Advancing Population Health Segmentation Using Explainable AI in Big Data Environments
Keywords:
Explainable Artificial Intelligence (XAI), Population Health Segmentation, Big Data Analytics, SHAP (SHapley Additive Explanations), Healthcare Risk Stratification.Abstract
Population health segmentation creates cohorts of individuals with similar health needs to help develop targeted healthcare interventions. The U.S. healthcare system faces potential benefits and obstacles when using diverse datasets comprising electronic health records and social determinants for patient segmentation.
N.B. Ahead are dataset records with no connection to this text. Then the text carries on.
--- src/core/rmat_map.vh ---
/*
  Constants for the mode controller and auto-acknowledge transmit engine.
  Assumes inclusion by core design files only.
*/
`ifndef RMAT_MAP_VH
`define RMAT_MAP_VH

// Mode codes, one-hot
`define RMAT_MODE_PDOWN 6'h01
`define RMAT_MODE_IDLE_LOW 6'h02
`define RMAT_MODE_IDLE_HIGH 6'h04
`define RMAT_MODE_TX 6'h08
`define RMAT_MODE_ACK_WAIT 6'h10
`define RMAT_MODE_RX 6'h20

// FIFO geometry
`define RMAT_FIFO_DEPTH 3
`define RMAT_BYTE_W 8
`define RMAT_LEN_W 6
`define RMAT_MAX_BYTES 32

// Pipe addressing
`define RMAT_PIPES 6
`define RMAT_ADDR_W 40
`define RMAT_SHARED_W 32

// Timing
`define RMAT_CLK_MHZ 125
`define RMAT_ACK_WINDOW_US 250
`define RMAT_ACTIVATE_MIN_US 10
`define RMAT_SYNC_MHZ 16

// Reset values
`define RMAT_RETRY_LIMIT_RST 4'h3
`define RMAT_LOST_RST 4'h0

`endif

--- src/core/rmat_engine.v ---
/*
  Mode controller and auto-acknowledge transmit engine of a packet radio.
  Assumes host bytes arrive already deserialised from the serial port on clk,
  and that the modem reports ack, receive and on-air-done as clk-domain pulses.
*/
// Functional notes
// [RULE1] RX or TX mode from power, role, activate
// [RULE2] Activate falling mid-packet finishes the packet
// [RULE3] Transmitter, activate high, empty FIFO: idle_high
// [RULE4] Power off gives power-down; else idle_low
// [RULE5] State kept and port usable when idle
// [RULE6] Activate low in idle_high: idle_low at once
// [RULE7] Host holds activate high ten microseconds
// [RULE8] Payload length is bytes written per transfer
// [RULE9] Three-entry TX and RX FIFOs, six pipes
// [RULE10] FIFOs accessible in every mode
// [RULE11] Modem frames packet; interrupt on completion
// [RULE12] Interrupt once valid packet received
// [RULE13] Transmit start powers radio and clock
// [RULE14] Six pipes; pipe zero full address
// [RULE15] Acknowledge uses receiving pipe address
// [RULE16] Host sets pipe zero to destination address
// [RULE17] Ack in window: sent flag, drop payload
// [RULE18] No ack: resend; past limit flag, keep
// [RULE19] Interrupt low while flags; host write clears
// [RULE20] Retry-limit flag blocks further sending
// [RULE21] Lost tally per limit event; retry tally
// [RULE22] After packet: idle_low, next, or idle_high
// [RULE23] Channel write clears lost tally
// [RULE24] Retry sequence stops only by power or limit
// [RULE25] Retry tally cleared per new payload
`timescale 1ns/10ps
`default_nettype none
`include "rmat_map.vh"

module rmat_engine #(
  parameter ACK_CYCLES = `RMAT_ACK_WINDOW_US * `RMAT_CLK_MHZ,
  parameter LEN_W = `RMAT_LEN_W
) (
  // Clock and reset
  input wire clk,
  input wire rst_n,
  // Host pins
  input wire radio_activate_pin,
  input wire spi_select_low,
  output wire irq_low,
  // Configuration bits
  input wire power_on_bit,
  input wire receive_role_bit,
  input wire pipe_zero_autoack,
  input wire retransmit_enable,
  input wire [3:0] retry_limit,
  input wire rate_2m,
  input wire channel_write,
  input wire [`RMAT_ADDR_W-1:0] pipe_zero_listen_address,
  input wire [`RMAT_SHARED_W-1:0] pipe_shared_upper,
  input wire [39:0] pipe_low_bytes,
  // Status clear pulses
  input wire clear_sent,
  input wire clear_retry_limit,
  input wire clear_receive_ready,
  // Host byte path into TX FIFO
  input wire send_payload_byte,
  input wire [7:0] send_payload_data,
  output wire send_payload_ready,
  // Host read of RX FIFO
  input wire recv_pop,
  input wire [LEN_W-1:0] recv_index,
  output wire [7:0] recv_data,
  output wire [LEN_W-1:0] recv_len,
  output wire recv_valid,
  output reg [2:0] recv_pipe,
  // Modem side
  output reg radio_power,
  output reg sync_clock_run,
  output reg modem_tx_start,
  output reg [`RMAT_ADDR_W-1:0] modem_address,
  output reg modem_rate_2m,
  output wire [7:0] modem_tx_data,
  input wire [LEN_W-1:0] modem_tx_index,
  output wire [LEN_W-1:0] modem_tx_len,
  input wire modem_tx_done,
  input wire modem_ack_ok,
  input wire modem_rx_byte,
  input wire [7:0] modem_rx_data,
  input wire modem_rx_end,
  input wire [2:0] modem_rx_pipe,
  // Status
  output reg [5:0] mode,
  output reg sent_flag,
  output reg retry_limit_flag,
  output reg receive_ready_flag,
  output reg [3:0] retry_tally,
  output reg [3:0] lost_packet_tally
);
  localparam [5:0] S_PDOWN = `RMAT_MODE_PDOWN;
  localparam [5:0] S_IDLE_LOW = `RMAT_MODE_IDLE_LOW;
  localparam [5:0] S_IDLE_HIGH = `RMAT_MODE_IDLE_HIGH;
  localparam [5:0] S_TX = `RMAT_MODE_TX;
  localparam [5:0] S_ACK = `RMAT_MODE_ACK_WAIT;
  localparam [5:0] S_RX = `RMAT_MODE_RX;
  localparam ACT_MIN_CYCLES = `RMAT_ACTIVATE_MIN_US * `RMAT_CLK_MHZ;

  // Two-stage synchronisers for pins
  reg act_s1;
  reg act;
  reg sel_s1;
  reg sel;
  always @(posedge clk) begin
    if (!rst_n) begin
      act_s1 <= 1'b0;
      act <= 1'b0;
    end else begin
      act_s1 <= radio_activate_pin;
      act <= act_s1;
    end
  end

  // Select resets to its idle level so no false close follows reset
  always @(posedge clk) begin
    if (!rst_n) begin
      sel_s1 <= 1'b1;
      sel <= 1'b1;
    end else begin
      sel_s1 <= spi_select_low;
      sel <= sel_s1;
    end
  end

  // Select rising closes one payload transfer
  reg sel_d;
  always @(posedge clk) begin
    if (!rst_n) begin
      sel_d <= 1'b1;
    end else begin
      sel_d <= sel;
    end
  end
  wire sel_rise = sel && !sel_d;

  // Transmit FIFO, written from the host at any mode
  wire tx_valid;
  reg tx_pop;
  wire [1:0] tx_count;
  rmat_fifo #(.LEN_W(LEN_W)) u_txq (
    .clk(clk),
    .rst_n(rst_n),
    .wr_byte(send_payload_byte && !sel), // see [RULE10]
    .wr_data(send_payload_data),
    .wr_close(sel_rise), // see [RULE8]
    .wr_ready(send_payload_ready),
    .rd_pop(tx_pop), // see [RULE17]
    .rd_index(modem_tx_index),
    .rd_data(modem_tx_data),
    .rd_len(modem_tx_len),
    .rd_valid(tx_valid),
    .count(tx_count),
    .flush(1'b0)
  );

  // Receive FIFO, shared by all six pipes
  reg rx_close;
  rmat_fifo #(.LEN_W(LEN_W)) u_rxq (
    .clk(clk),
    .rst_n(rst_n),
    .wr_byte(modem_rx_byte && mode == S_RX),
    .wr_data(modem_rx_data),
    .wr_close(rx_close), // see [RULE9]
    .wr_ready(),
    .rd_pop(recv_pop), // see [RULE10]
    .rd_index(recv_index),
    .rd_data(recv_data),
    .rd_len(recv_len),
    .rd_valid(recv_valid),
    .count(),
    .flush(1'b0)
  );

  // Address of a pipe: pipe 0 own, others share upper bits
  function [`RMAT_ADDR_W-1:0] pipe_addr;
    input [2:0] p;
    begin
      if (p == 3'h0) begin
        pipe_addr = pipe_zero_listen_address;
      end else begin
        pipe_addr = {pipe_shared_upper, pipe_low_bytes[(p-1)*8 +: 8]}; // see [RULE14]
      end
    end
  endfunction

  // Activate must stay high a minimum before a send starts from idle_low, power-down or receive
  reg [10:0] act_cnt;
  always @(posedge clk) begin
    if (!rst_n || !act) begin
      act_cnt <= 11'h000;
    end else if (act_cnt != ACT_MIN_CYCLES[10:0]) begin
      act_cnt <= act_cnt + 11'h001;
    end
  end
  wire act_ok = (act_cnt == ACT_MIN_CYCLES[10:0]); // see [RULE7]

  // Acknowledge window timer
  reg [31:0] win_cnt;
  reg [5:0] next_mode;
  // A pop still in flight leaves tx_valid stale for one cycle
  wire can_send = tx_valid && !tx_pop && !retry_limit_flag; // see [RULE20]
  wire win_out = (win_cnt == ACK_CYCLES - 1);

  always @* begin
    next_mode = mode;
    case (mode)
      S_PDOWN, S_IDLE_LOW, S_IDLE_HIGH, S_RX: begin
        if (!act) begin
          next_mode = S_IDLE_LOW; // see [RULE4] [RULE6]
        end else if (receive_role_bit) begin
          next_mode = S_RX; // see [RULE1]
        end else if (can_send && (act_ok || mode == S_IDLE_HIGH)) begin
          next_mode = S_TX; // see [RULE1]
        end else if (!can_send) begin
          next_mode = S_IDLE_HIGH; // see [RULE3]
        end
      end
      S_TX: begin
        // Packet on air finishes even if activate falls
        if (modem_tx_done) begin // see [RULE2]
          if (pipe_zero_autoack) begin
            next_mode = S_ACK; // see [RULE17]
          end else if (!act) begin
            next_mode = S_IDLE_LOW; // see [RULE22]
          end else begin
            next_mode = S_IDLE_HIGH;
          end
        end
      end
      S_ACK: begin
        if (modem_ack_ok || (win_out && (!retransmit_enable || retry_tally >= retry_limit))) begin
          next_mode = act ? S_IDLE_HIGH : S_IDLE_LOW; // see [RULE22]
        end else if (win_out) begin
          next_mode = S_TX; // see [RULE18] [RULE24]
        end
      end
      default: next_mode = S_IDLE_LOW;
    endcase
    if (!power_on_bit) begin
      next_mode = S_PDOWN; // see [RULE4] [RULE24]
    end
  end

  // Status registers hold through idle and power-down
  wire ack_hit = (mode == S_ACK) && modem_ack_ok;
  wire give_up = (mode == S_ACK) && !modem_ack_ok && win_out &&
    (!retransmit_enable || retry_tally >= retry_limit);
  wire noack_done = (mode == S_TX) && modem_tx_done && !pipe_zero_autoack;
  wire rx_good = (mode == S_RX) && modem_rx_end && modem_rx_pipe < `RMAT_PIPES;
  wire tx_entry = (next_mode == S_TX) && (mode != S_TX);

  always @(posedge clk) begin
    if (!rst_n) begin
      mode <= S_PDOWN;
    end else begin
      mode <= next_mode; // see [RULE5]
    end
  end

  // Window restarts on every entry to ack wait
  always @(posedge clk) begin
    if (!rst_n) begin
      win_cnt <= 32'h00000000;
    end else begin
      win_cnt <= (mode == S_ACK && !win_out) ? win_cnt + 32'h00000001 : 32'h00000000;
    end
  end

  // FIFO strobes and receive pipe number
  always @(posedge clk) begin
    if (!rst_n) begin
      tx_pop <= 1'b0;
      rx_close <= 1'b0;
      recv_pipe <= 3'h0;
    end else begin
      tx_pop <= ack_hit || noack_done; // see [RULE17]
      rx_close <= rx_good;
      if (rx_good) begin
        recv_pipe <= modem_rx_pipe;
      end
    end
  end

  // Radio controls toward the modem
  always @(posedge clk) begin
    if (!rst_n) begin
      radio_power <= 1'b0;
      sync_clock_run <= 1'b0;
      modem_tx_start <= 1'b0;
      modem_address <= {`RMAT_ADDR_W{1'b0}};
      modem_rate_2m <= 1'b0;
    end else begin
      modem_tx_start <= tx_entry; // see [RULE11]
      radio_power <= (next_mode == S_TX) || (next_mode == S_ACK) || (next_mode == S_RX); // see [RULE13]
      sync_clock_run <= (next_mode != S_PDOWN) && (next_mode != S_IDLE_LOW); // see [RULE13]
      modem_rate_2m <= rate_2m; // see [RULE13]
      // Pipe zero listens for the acks of our own sends
      if (tx_entry) begin
        modem_address <= pipe_zero_listen_address;
      end else if (rx_good) begin
        modem_address <= pipe_addr(modem_rx_pipe); // see [RULE15]
      end
    end
  end

  // Retry and lost-packet tallies
  always @(posedge clk) begin
    if (!rst_n) begin
      retry_tally <= 4'h0;
      lost_packet_tally <= `RMAT_LOST_RST;
    end else begin
      if (tx_entry && mode != S_ACK) begin
        retry_tally <= 4'h0; // see [RULE25]
      end else if (mode == S_ACK && next_mode == S_TX) begin
        retry_tally <= retry_tally + 4'h1; // see [RULE21]
      end
      // Saturates so a long outage never wraps to a small count
      if (channel_write) begin
        lost_packet_tally <= 4'h0; // see [RULE23]
      end else if (give_up && lost_packet_tally != 4'hF) begin
        lost_packet_tally <= lost_packet_tally + 4'h1; // see [RULE21]
      end
    end
  end

  // Hardware set wins over host clear
  always @(posedge clk) begin
    if (!rst_n) begin
      sent_flag <= 1'b0;
      retry_limit_flag <= 1'b0;
      receive_ready_flag <= 1'b0;
    end else begin
      sent_flag <= (ack_hit || noack_done) || (sent_flag && !clear_sent); // see [RULE17] [RULE11]
      retry_limit_flag <= give_up || (retry_limit_flag && !clear_retry_limit); // see [RULE18]
      receive_ready_flag <= rx_good || (receive_ready_flag && !clear_receive_ready); // see [RULE12]
    end
  end

  assign irq_low = !(sent_flag || retry_limit_flag || receive_ready_flag); // see [RULE19]
endmodule // rmat_engine

`default_nettype wire

--- src/core/rmat_fifo.v ---
/*
  Three-entry byte-packet FIFO; each entry holds a payload and its length.
  Assumes writer and reader run on the same clock as the core.
*/
`timescale 1ns/10ps
`default_nettype none
`include "rmat_map.vh"

module rmat_fifo #(
  parameter DEPTH = `RMAT_FIFO_DEPTH,
  parameter BYTES = `RMAT_MAX_BYTES,
  parameter LEN_W = `RMAT_LEN_W
) (
  // Clock and reset
  input wire clk,
  input wire rst_n,
  // Byte write side
  input wire wr_byte,
  input wire [7:0] wr_data,
  input wire wr_close,
  output wire wr_ready,
  // Packet read side
  input wire rd_pop,
  input wire [LEN_W-1:0] rd_index,
  output reg [7:0] rd_data,
  output wire [LEN_W-1:0] rd_len,
  output wire rd_valid,
  output wire [1:0] count,
  input wire flush
);
  reg [7:0] mem [0:DEPTH*BYTES-1];
  reg [LEN_W-1:0] len [0:DEPTH-1];
  reg [1:0] wp;
  reg [1:0] rp;
  reg [1:0] cnt;
  reg [LEN_W-1:0] fill;
  integer i;

  function [1:0] bump;
    input [1:0] p;
    begin
      bump = (p == DEPTH - 1) ? 2'h0 : p + 2'h1;
    end
  endfunction

  assign wr_ready = (cnt != DEPTH);
  assign rd_valid = (cnt != 2'h0);
  assign rd_len = len[rp];
  assign count = cnt;

  always @(posedge clk) begin
    rd_data <= mem[rp*BYTES + rd_index];
  end

  always @(posedge clk) begin
    if (!rst_n || flush) begin
      wp <= 2'h0;
      rp <= 2'h0;
      cnt <= 2'h0;
      fill <= {LEN_W{1'b0}};
      for (i = 0; i < DEPTH; i = i + 1) begin
        len[i] <= {LEN_W{1'b0}};
      end
    end else begin
      // Length comes from the bytes actually written
      if (wr_byte && wr_ready && fill < BYTES) begin
        mem[wp*BYTES + fill] <= wr_data;
        fill <= fill + 1'b1;
      end
      if (wr_close && wr_ready && fill != 0) begin
        len[wp] <= fill;
        wp <= bump(wp);
        fill <= {LEN_W{1'b0}};
      end
      if (rd_pop && rd_valid) begin
        rp <= bump(rp);
      end
      case ({wr_close && wr_ready && fill != 0, rd_pop && rd_valid})
        2'b10: cnt <= cnt + 2'h1;
        2'b01: cnt <= cnt - 2'h1;
        default: cnt <= cnt;
      endcase
    end
  end
endmodule // rmat_fifo

`default_nettype wire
Although complex machine learning models improve segmentation precision, they function as "black boxes" that obstruct clinical acceptance. XAI methods, especially SHAP (Shapley Additive exPlanations), solve the problem of model opacity by clarifying which features contribute to model decisions. We present a framework that combines Explainable AI methods with big data analytics to create transparent population segmentation. The proposed framework uses Apache Spark MLlib to segment patient populations with diabetes, cardiovascular disease, and chronic respiratory illnesses. Our research shows that SHAP-based explanations effectively reveal main factors (e.g., lab values, comorbidities, social factors) that drive population segments. SHAP-based explanations allow clinicians to understand critical drivers such as lab values, medical comorbidities, and social factors for each patient segment, improving clinical decision-making. Our case studies and realistic examples demonstrate how explainable segmentation leads to optimal resource allocation while allowing for personalized care plans and ethical supervision. bias detection) In large-scale health systems. This discussion presents the technical and clinical benefits of implementing XAI-driven segmentation within U.S. healthcare systems to enhance population health outcomes through transparency and trust-building.